After publication of Les Gommes (The Erasers) in 1953,
he went on to publish more than a dozen novels over a 20-year period
including Le Voyeur (The Voyeur) in 1955 and La Jalousie (Jealousy) in 1957.
But the cold genre that he helped pioneer, often lacking narrative focus
but providing obsessional description of inanimate objects,
failed to find broad appeal and never really took hold among the public at large.
With his fame at its height, he was invited in 1961 to write the film script
for “L’Annee Derniere a Marienbad” (Last Year at Marienbad) —
almost a reflection of the “new novel” in film form, with a repetitive,
dream-like interaction of three nameless characters in a chateau.
From then on he largely devoted himself to cinema,
not only script-writing but also directing a number of other films
including “The Beautiful Prisoner” in 1983.
He was not widely known in many parts of Europe outside France,
but won some notoriety in the United States and taught in New York
and St Louis for many years until 1990.
Then in October 2007 he shocked the French establishment by penning
“A Sentimental Novel” which contained descriptions of incest and pedophilia.

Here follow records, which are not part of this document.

<file path="src/rtl/multicomp_pkg.sv">
// ---------------------------------------------------------------------------
// multicomp_pkg
// Purpose : Shared types and default timing constants for the MultiComp core
//           sequencer (core select encodings, sequencer states, cycle counts).
// Ports   : none (package).
// ---------------------------------------------------------------------------
package multicomp_pkg;

  // Selectable computer cores; the encoding is the value driven on core_sel.
  typedef enum logic [1:0] {
    CPU_Z80_CPM   = 2'd0,
    CPU_Z80_BASIC = 2'd1,
    CPU_6502      = 2'd2,
    CPU_6809      = 2'd3
  } cpu_type_e;

  typedef enum logic [1:0] {
    ST_HOLD,
    ST_SETTLE,
    ST_RUN,
    ST_DRAIN
  } seq_state_e;

  // Default timing, in clk_sys cycles at 50 MHz.
  localparam int unsigned DEF_RST_HOLD      = 1024;
  localparam int unsigned DEF_SER_INIT      = 50000;    // 1 ms
  localparam int unsigned DEF_TX_IDLE       = 230000;   // >= one char at 2400 baud
  localparam int unsigned DEF_DRAIN_TIMEOUT = 5000000;

endpackage

</file>
<file path="src/rtl/tx_idle_detector.sv">
// ---------------------------------------------------------------------------
// tx_idle_detector
// Purpose : While i_active is high, measures how long the selected core's TXD
//           has been continuously at mark and how long the drain has lasted.
//           o_drain_done flags the cycle in which either limit is reached.
// Ports   : clk_sys      in  system clock
//           reset        in  synchronous, active-high
//           i_active     in  high while the sequencer is draining
//           i_serial_tx  in  TXD of the currently selected core
//           o_drain_done out this drain cycle reaches TX_IDLE or DRAIN_TIMEOUT
// ---------------------------------------------------------------------------
module tx_idle_detector
  import multicomp_pkg::*;
#(
  parameter int unsigned TX_IDLE       = DEF_TX_IDLE,
  parameter int unsigned DRAIN_TIMEOUT = DEF_DRAIN_TIMEOUT
) (
  input  logic clk_sys,
  input  logic reset,
  input  logic i_active,
  input  logic i_serial_tx,
  output logic o_drain_done
);

  localparam int unsigned IDLE_W = $clog2(TX_IDLE + 1);
  localparam int unsigned TMO_W  = $clog2(DRAIN_TIMEOUT + 1);
  localparam logic [IDLE_W-1:0] IDLE_MAX = IDLE_W'(TX_IDLE);
  localparam logic [TMO_W-1:0]  TMO_MAX  = TMO_W'(DRAIN_TIMEOUT);

  logic [IDLE_W-1:0] r_idle_cnt;
  logic [IDLE_W-1:0] w_idle_cnt_next;
  logic [TMO_W-1:0]  r_tmo_cnt;
  logic [TMO_W-1:0]  w_tmo_cnt_next;

  // Both counters saturate at their limit so a stalled exit can never wrap.
  always_comb begin
    w_idle_cnt_next = r_idle_cnt;
    if (!i_serial_tx) begin
      w_idle_cnt_next = '0;
    end else if (r_idle_cnt != IDLE_MAX) begin
      w_idle_cnt_next = r_idle_cnt + 1'b1;
    end
    w_tmo_cnt_next = r_tmo_cnt;
    if (r_tmo_cnt != TMO_MAX) begin
      w_tmo_cnt_next = r_tmo_cnt + 1'b1;
    end
  end

  // Done is judged on the count that includes the current cycle, so a drain
  // with a permanently idle line lasts exactly TX_IDLE cycles.
  assign o_drain_done = i_active &&
                        ((w_idle_cnt_next == IDLE_MAX) || (w_tmo_cnt_next == TMO_MAX));

  // Counters are only meaningful inside a drain; they restart at 0 on every entry.
  always_ff @(posedge clk_sys) begin
    if (reset || !i_active) begin
      r_idle_cnt <= '0;
      r_tmo_cnt  <= '0;
    end else begin
      r_idle_cnt <= w_idle_cnt_next;
      r_tmo_cnt  <= w_tmo_cnt_next;
    end
  end

endmodule

</file>
<file path="src/rtl/multicomp_core_sequencer.sv">
// ---------------------------------------------------------------------------
// multicomp_core_sequencer
// Purpose : Switches the active MultiComp core and serial configuration
//           safely: drains TXD, holds cores in reset when the core changes,
//           releases the selected core and holds off flow control while the
//           serial path settles.
// Ports   : clk_sys          in  system clock
//           reset            in  synchronous, active-high
//           i_cpu_type_req   in  [1:0] requested core (cpu_type_e)
//           i_port_sel_req   in  requested port (0 console UART, 1 user IO)
//           i_flow_en_req    in  requested RTS/CTS enable
//           i_serial_tx_in   in  TXD of the currently selected core
//           o_core_sel       out [1:0] applied core select
//           o_core_rst_n     out [3:0] per-core run enable, one-hot or zero
//           o_port_sel       out applied port select
//           o_flow_en        out applied flow-control enable
//           o_tx_gate        out 1 forces TXD/RTS to mark/deasserted
//           o_cts_en         out CTS path enable
//           o_busy           out high in every state except RUN
// ---------------------------------------------------------------------------
module multicomp_core_sequencer
  import multicomp_pkg::*;
#(
  parameter int unsigned RST_HOLD      = DEF_RST_HOLD,
  parameter int unsigned SER_INIT      = DEF_SER_INIT,
  parameter int unsigned TX_IDLE       = DEF_TX_IDLE,
  parameter int unsigned DRAIN_TIMEOUT = DEF_DRAIN_TIMEOUT
) (
  input  logic       clk_sys,
  input  logic       reset,
  input  logic [1:0] i_cpu_type_req,
  input  logic       i_port_sel_req,
  input  logic       i_flow_en_req,
  input  logic       i_serial_tx_in,
  output logic [1:0] o_core_sel,
  output logic [3:0] o_core_rst_n,
  output logic       o_port_sel,
  output logic       o_flow_en,
  output logic       o_tx_gate,
  output logic       o_cts_en,
  output logic       o_busy
);

  // One counter serves both HOLD and SETTLE; it restarts on every state change.
  localparam int unsigned CNT_TOP = (RST_HOLD > SER_INIT) ? RST_HOLD : SER_INIT;
  localparam int unsigned CNT_W   = $clog2(CNT_TOP + 1);
  localparam logic [CNT_W-1:0] CNT_MAX     = CNT_W'(CNT_TOP);
  localparam logic [CNT_W-1:0] HOLD_LAST   = CNT_W'(RST_HOLD - 1);
  localparam logic [CNT_W-1:0] SETTLE_LAST = CNT_W'(SER_INIT - 1);

  seq_state_e       r_state, w_state_next;
  logic [CNT_W-1:0] r_cnt, w_cnt_next;
  cpu_type_e        r_core_sel, w_core_sel_next;
  logic             r_port_sel, w_port_sel_next;
  logic             r_flow_en, w_flow_en_next;
  logic [3:0]       r_core_rst_n, w_core_rst_n_next;
  logic             r_tx_gate, w_tx_gate_next;
  logic             r_cts_en, w_cts_en_next;
  logic             r_busy, w_busy_next;

  logic             w_drain_active;
  logic             w_drain_done;
  logic             w_core_differs;
  logic             w_serial_differs;
  logic [1:0]       w_sel_bits_next;
  logic [3:0]       w_sel_onehot_next;

  assign w_drain_active   = (r_state == ST_DRAIN);
  assign w_core_differs   = (cpu_type_e'(i_cpu_type_req) != r_core_sel);
  assign w_serial_differs = (i_port_sel_req != r_port_sel) || (i_flow_en_req != r_flow_en);

  tx_idle_detector #(
    .TX_IDLE       (TX_IDLE),
    .DRAIN_TIMEOUT (DRAIN_TIMEOUT)
  ) u_tx_idle_detector (
    .clk_sys      (clk_sys),
    .reset        (reset),
    .i_active     (w_drain_active),
    .i_serial_tx  (i_serial_tx_in),
    .o_drain_done (w_drain_done)
  );

  // State register; outputs are registered alongside so they line up with state.
  always_ff @(posedge clk_sys) begin
    if (reset) begin
      r_state      <= ST_HOLD;
      r_cnt        <= '0;
      r_core_sel   <= CPU_Z80_CPM;
      r_port_sel   <= 1'b0;
      r_flow_en    <= 1'b0;
      r_core_rst_n <= 4'b0000;
      r_tx_gate    <= 1'b1;
      r_cts_en     <= 1'b0;
      r_busy       <= 1'b1;
    end else begin
      r_state      <= w_state_next;
      r_cnt        <= w_cnt_next;
      r_core_sel   <= w_core_sel_next;
      r_port_sel   <= w_port_sel_next;
      r_flow_en    <= w_flow_en_next;
      r_core_rst_n <= w_core_rst_n_next;
      r_tx_gate    <= w_tx_gate_next;
      r_cts_en     <= w_cts_en_next;
      r_busy       <= w_busy_next;
    end
  end

  // Next-state logic.
  always_comb begin
    w_state_next    = r_state;
    w_cnt_next      = '0;
    w_core_sel_next = r_core_sel;
    w_port_sel_next = r_port_sel;
    w_flow_en_next  = r_flow_en;
    case (r_state)
      ST_HOLD: begin
        // All cores are in reset, so the selection can follow the request freely.
        w_core_sel_next = cpu_type_e'(i_cpu_type_req);
        w_port_sel_next = i_port_sel_req;
        w_flow_en_next  = i_flow_en_req;
        w_cnt_next      = (r_cnt == CNT_MAX) ? r_cnt : r_cnt + 1'b1;
        if (r_cnt == HOLD_LAST) begin
          w_state_next = ST_SETTLE;
          w_cnt_next   = '0;
        end
      end
      ST_SETTLE: begin
        w_cnt_next = (r_cnt == CNT_MAX) ? r_cnt : r_cnt + 1'b1;
        if (r_cnt == SETTLE_LAST) begin
          w_state_next = ST_RUN;
          w_cnt_next   = '0;
        end
      end
      ST_RUN: begin
        if (w_core_differs || w_serial_differs) begin
          w_state_next = ST_DRAIN;
        end
      end
      ST_DRAIN: begin
        // Requests are judged at exit so a reverted request costs no reset.
        if (w_drain_done) begin
          if (w_core_differs) begin
            w_state_next = ST_HOLD;
          end else if (w_serial_differs) begin
            w_port_sel_next = i_port_sel_req;
            w_flow_en_next  = i_flow_en_req;
            w_state_next    = ST_SETTLE;
          end else begin
            w_state_next = ST_RUN;
          end
        end
      end
      default: begin
        w_state_next = ST_HOLD;
      end
    endcase
  end

  // One-hot decode of the selection that will be applied next cycle.
  assign w_sel_bits_next = w_core_sel_next;
  for (genvar gi = 0; gi < 4; gi++) begin : g_sel_onehot
    assign w_sel_onehot_next[gi] = (w_sel_bits_next == 2'(gi));
  end

  // Output logic, evaluated on the next state so the registered outputs match it.
  always_comb begin
    w_core_rst_n_next = w_sel_onehot_next;
    w_tx_gate_next    = 1'b1;
    w_cts_en_next     = 1'b0;
    w_busy_next       = 1'b1;
    case (w_state_next)
      ST_HOLD: begin
        w_core_rst_n_next = 4'b0000;
      end
      ST_SETTLE: begin
        w_tx_gate_next = 1'b1;
      end
      ST_RUN: begin
        w_tx_gate_next = 1'b0;
        w_cts_en_next  = w_flow_en_next;
        w_busy_next    = 1'b0;
      end
      ST_DRAIN: begin
        w_tx_gate_next = 1'b0;
        w_cts_en_next  = w_flow_en_next;
      end
      default: begin
        w_core_rst_n_next = 4'b0000;
      end
    endcase
  end

  assign o_core_sel   = r_core_sel;
  assign o_core_rst_n = r_core_rst_n;
  assign o_port_sel   = r_port_sel;
  assign o_flow_en    = r_flow_en;
  assign o_tx_gate    = r_tx_gate;
  assign o_cts_en     = r_cts_en;
  assign o_busy       = r_busy;

endmodule

</file>
<file path="config.mk">
export PLATFORM = sky130hd
export DESIGN_NAME = multicomp_core_sequencer
export DESIGN_NICKNAME = d
export VERILOG_FILES = /design/src/rtl/multicomp_pkg.sv /design/src/rtl/tx_idle_detector.sv /design/src/rtl/multicomp_core_sequencer.sv
export SDC_FILE = /design/constraint.sdc
export NUM_CORES = 1
export LEC_CHECK = 0
export CORE_AREA = 4 4 96 98
export DETAILED_ROUTE_END_ITERATION = 10
export DIE_AREA = 0 0 100 102
export GPL_ROUTABILITY_DRIVEN = 0
export PLACE_DENSITY_LB_ADDON = 0.15
export SETUP_SLACK_MARGIN = 0.05
export SLEW_MARGIN = 25
export SYNTH_ARGS = -nofsm -noshare
export SYNTH_HDL_FRONTEND = slang
export SYNTH_SLANG_ARGS = --single-unit
</file>
<file path="constraint.sdc">
create_clock -name clk_sys -period 4.1 [get_ports clk_sys]
set_clock_uncertainty 0.1 [all_clocks]
set_input_delay 0.41 -clock clk_sys [delete_from_list [all_inputs] [get_ports clk_sys]]
set_output_delay 0.41 -clock clk_sys [all_outputs]
set_load 0.02 [all_outputs]
</file>
==> load_flow_metrics.sql, run 1 <==
INSERT INTO impl_metrics (metric_group, metric, value, unit) VALUES
('cts', 'cts_max_level', '3', ''),
('die', 'fp.coreArea', '8470', 'um2'),
('sta', 'final_hold_vios', '0', ''),
('route', 'routed_wl', '8020', 'um'),
('cts', 'numClockSinks', '70', ''),
('route', 'detail_route.iter0.violations', '127', ''),
('synthesis', 'yosys_warnings', '0', ''),
('cells_and_area', 'relative_area_change_from_synthesis_to_final_layout', '8.44', '%'),
('job', 'max_cap_viol_count', '0', ''),
('power', 'design_internal_power', '0.00118', 'W'),
('cts', 'cts.path.max_buffers', '2', ''),
('sta', 'tightest_slew', '0.911', 'ns'),
('cts', 'cts_tree', 'done', ''),
('setup_path', 'slowest_stage_delay_cp', '0.51', 'ns'),
('synthesis', 'flip_flop_and_latch_count_after_synthesis', '70', ''),
('cts', 'number_of_resized_instances_in_the_post_cts_repair_step', '0', ''),
('setup_path', 'critPathArrivalTime', '3.58', 'ns'),
('grt', 'grt.overflow.total', '0', ''),
('route', 'routed-wl-met2', '3490', 'um'),
('cells_and_area', 'antenna_cells', '0', ''),
('sta', 'setup_violating_endpoint_count_in_the_final_report', '0', ''),
('sta', 'final.setup.tns', '0', 'ns'),
('route', 'drt_first_pass_iters', '4', ''),
('die', 'die_area', '10200', 'um2'),
('route', 'drt-wirelength-per-cell', '13.2', 'um'),
('route', 'vias_per_inst', '5.39', ''),
('grt', 'grt_first_pass_wirelength', '13900', 'um'),
('die', 'floorplan.die.height', '102', 'um'),
('route', 'ant_nets', '0', ''),
('synthesis', 'netlist_area', '4090', 'um2'),
('cts', 'post_cts_hold_buffer_count', '0', ''),
('sta', 'grt_setup_unrepaired', 'false', ''),
('route', 'route.top_layer_used', 'met4', ''),
('route', 'wl_met3', '341', 'um'),
('setup_path', 'cp.buffers_inverters', '0', ''),
('power', 'part_of_the_total_power_dissipated_in_sequential_elements', '0.460', ''),
('synthesis', 'postSynth.asyncResetShare', '0', ''),
('setup_path', 'setup_crit_start_kind', 'flop', ''),
('sta', 'layout_min_cycle_time', '3.40', 'ns'),
('synthesis', 'synthDistinctLibCells', '69', ''),
('synthesis', 'synthesis.nets', '511', ''),
('cts', 'cts_made_buffers', '9', ''),
('grt', 'initial_antenna_violation_count', '0', ''),
('grt', 'grt_util_overall', '0.166', ''),
('place', 'io_buffer_count', '17', ''),
('cells_and_area', 'stdcell_area', '4440', 'um2'),
('power', 'switching_share', '0.300', ''),
('synthesis', 'synthesis.area_per_instance', '8.29', 'um2'),
('power', 'powerDensity', '378', 'nW/um2'),
('cts', 'clkLatencyLatePin', '0.35', 'ns'),
('die', 'die_w', '100', 'um'),
('sta', 'final.period_utilization', '0.828', ''),
('route', 'detailroute.via_count', '3278', ''),
('grt', 'grt_start_max_net_pins', '25', ''),
('cells_and_area', 'final_net_count', '513', ''),
('status', 'outcome', 'finished clean', ''),
('power', 'share_clk_of_total_power', '0.338', ''),
('hold_path', 'min_path_type', 'flop to flop', ''),
('place', 'hpwl', '5730', 'um'),
('cts', 'clkSlewWorstSetupHoldPaths', '0.08', 'ns'),
('sta', 'setup_ws', '0.704', 'ns'),
('place', 'post_place_setup_slack', '0.698', 'ns'),
('setup_path', 'critPathMaxFanout', '7', ''),
('cts', 'cts_root_buffer', 'sky130_fd_sc_hd__clkbuf_8', ''),
('route', 'routedLengthMet1', '4030', 'um'),
('die', 'starting_density_of_the_core', '0.484', ''),
('synthesis', 'seq_area_frac_synth', '0.342', ''),
('synthesis', 'synth_cells', '494', ''),
('cells_and_area', 'finish.utilization', '0.524', ''),
('setup_path', 'crit_slowest_cell', 'sky130_fd_sc_hd__or3_1', ''),
('die', 'number_of_cell_rows', '34', '');
## worst min-delay path, cell delays in order (launching register included)
cell	delay (ns)
sky130_fd_sc_hd__dfxtp_1	0.35
sky130_fd_sc_hd__o21ai_0	0.08
sky130_fd_sc_hd__a21oi_1	0.06
## cells in the mapped netlist, drive strengths merged (2+ instances only)
library cell  count  area (um2)
nor2             85         319
dfxtp            70        1400
nand2            42         158
xor2             31         272
xnor2            29         254
nand4            19         125
a21oi            18        90.1
inv              17        63.8
nand3            17        85.1
buf              16         119
o21ai            14        81.3
and3             12        77.6
clkbuf           10        37.5
ha               10         125
nor3             10        55.1
nor4              9        92.6
mux2i             7        70.1
nand2b            7        43.8
and2              5        31.3
or4               5        41.3
and4              4        36.3
nand3b            4        42.5
o21a              4        31.3
or3               4        25.0
a31oi             3        18.8
a32o              3        30.0
nor2b             3        18.8
o22ai             3        25.0
a211oi            2        20.0
a32oi             2        17.5
mux2              2        22.5
nand4b            2        17.5
nor3b             2        15.0
nor4b             2        17.5
o311ai            2        17.5
or4b              2        20.0
## final cells by class
| type | instances | area [um2] |
|---|---|---|
| Inverter | 17 | 63.8 |
| Sequential cell | 70 | 1400 |
| Tap cell | 108 | 135 |
| Fill cell | 809 | 4030 |
| Multi-Input combinational cell | 381 | 2470 |
| Clock inverter | 5 | 58.8 |
| Clock buffer | 10 | 138 |
| Timing Repair Buffer | 17 | 170 |
## cells in the final DEF, fill, tap and decap left out, types with 4 or more instances in the layout
master,n
sky130_fd_sc_hd__a21oi_1,18
sky130_fd_sc_hd__and2_1,5
sky130_fd_sc_hd__and3_1,10
sky130_fd_sc_hd__clkbuf_8,10
sky130_fd_sc_hd__clkdlybuf4s50_1,17
sky130_fd_sc_hd__dfxtp_1,70
sky130_fd_sc_hd__ha_1,10
sky130_fd_sc_hd__inv_1,16
sky130_fd_sc_hd__mux2i_1,7
sky130_fd_sc_hd__nand2_1,42
sky130_fd_sc_hd__nand2b_1,7
sky130_fd_sc_hd__nand3_1,17
sky130_fd_sc_hd__nand4_1,18
sky130_fd_sc_hd__nor2_1,85
sky130_fd_sc_hd__nor3_1,9
sky130_fd_sc_hd__nor4_1,6
sky130_fd_sc_hd__o21ai_0,10
sky130_fd_sc_hd__or3_1,4
sky130_fd_sc_hd__or4_1,4
sky130_fd_sc_hd__xnor2_1,29
sky130_fd_sc_hd__xor2_1,31
## layer usage
metal,global-route usage,vias up
li1,-,1708
met1,0.235,1496
met2,0.247,62
met3,0.0287,12
met4,0.0756,0
met5,0,-
## power groups by stage
stage	clock, W	sequential [W]	combinational [W]
floorplan	0	0.000824	0.000196
global placement	0	0.000788	0.000337
detailed placement	0	0.000788	0.000341
CTS	0.000582	0.000773	0.000342
global route	0.000609	0.000780	0.000375
finish	0.000567	0.000773	0.000339
## logic make-up after synthesis
family | synth area share
flip-flops | 0.342
AO/OA/AOI/OAI | 0.116
buffers and inverters | 0.0538
adder cells (fa/ha/maj) | 0.0306
XOR/XNOR | 0.128
multiplexers | 0.0226
AND/OR/NAND/NOR | 0.307
## per-stage QoR
step	cells	hold WS [ns]	power, W
6_report	608	0.439	0.00168
5_1_grt	608	0.492	0.00176
4_1_cts	608	0.437	0.00170
3_5_place_dp	593	0.424	0.00113
3_3_place_gp	593	0.413	0.00112
2_1_floorplan	494	0.384	0.00102
## state kept, by name (all words and copies together), names as in the netlist
register,count
u_tx_idle_detector.r_tmo_cnt,23
u_tx_idle_detector.r_idle_cnt,18
r_cnt,16
o_core_rst_n,4
o_core_sel,2
r_state,2
o_busy,1
o_cts_en,1
o_flow_en,1
o_port_sel,1
o_tx_gate,1
## path summary, 6_finish.rpt
kind / startpoint / cells after the start / slack (ns) / end
hold reg to reg: u_tx_idle_detector.r_tmo_cnt[12]$_SDFF_PP0_ / 2 / 0.44 / u_tx_idle_detector.r_tmo_cnt[12]$_SDFF_PP0_
setup / recovery: u_tx_idle_detector.r_tmo_cnt[1]$_SDFF_PP0_ / 10 / 0.70 / o_core_rst_n[1]$_SDFF_PP0_
hold / removal: u_tx_idle_detector.r_tmo_cnt[12]$_SDFF_PP0_ / 2 / 0.44 / u_tx_idle_detector.r_tmo_cnt[12]$_SDFF_PP0_
setup reg to reg: u_tx_idle_detector.r_tmo_cnt[1]$_SDFF_PP0_ / 10 / 0.70 / o_core_rst_n[1]$_SDFF_PP0_
(Power assumes the default switching activity.)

He dismissed criticism, saying it was not a serious part of his work.
In 2004 he was elected to the elite Academie Francaise
that acts as custodian of the French language.
But a rebel to the end,
he refused to accept its conditions for entry which involved buying
a ceremonial outfit and making a eulogy to his predecessor,
so was never formally admitted to the body.
He died in hospital in the Normandy city of Caen,
a spokeswoman for Fayard publishers said. She did not
give a cause of death.
“Enfant terrible” Alain Robbe-Grillet dead at 85.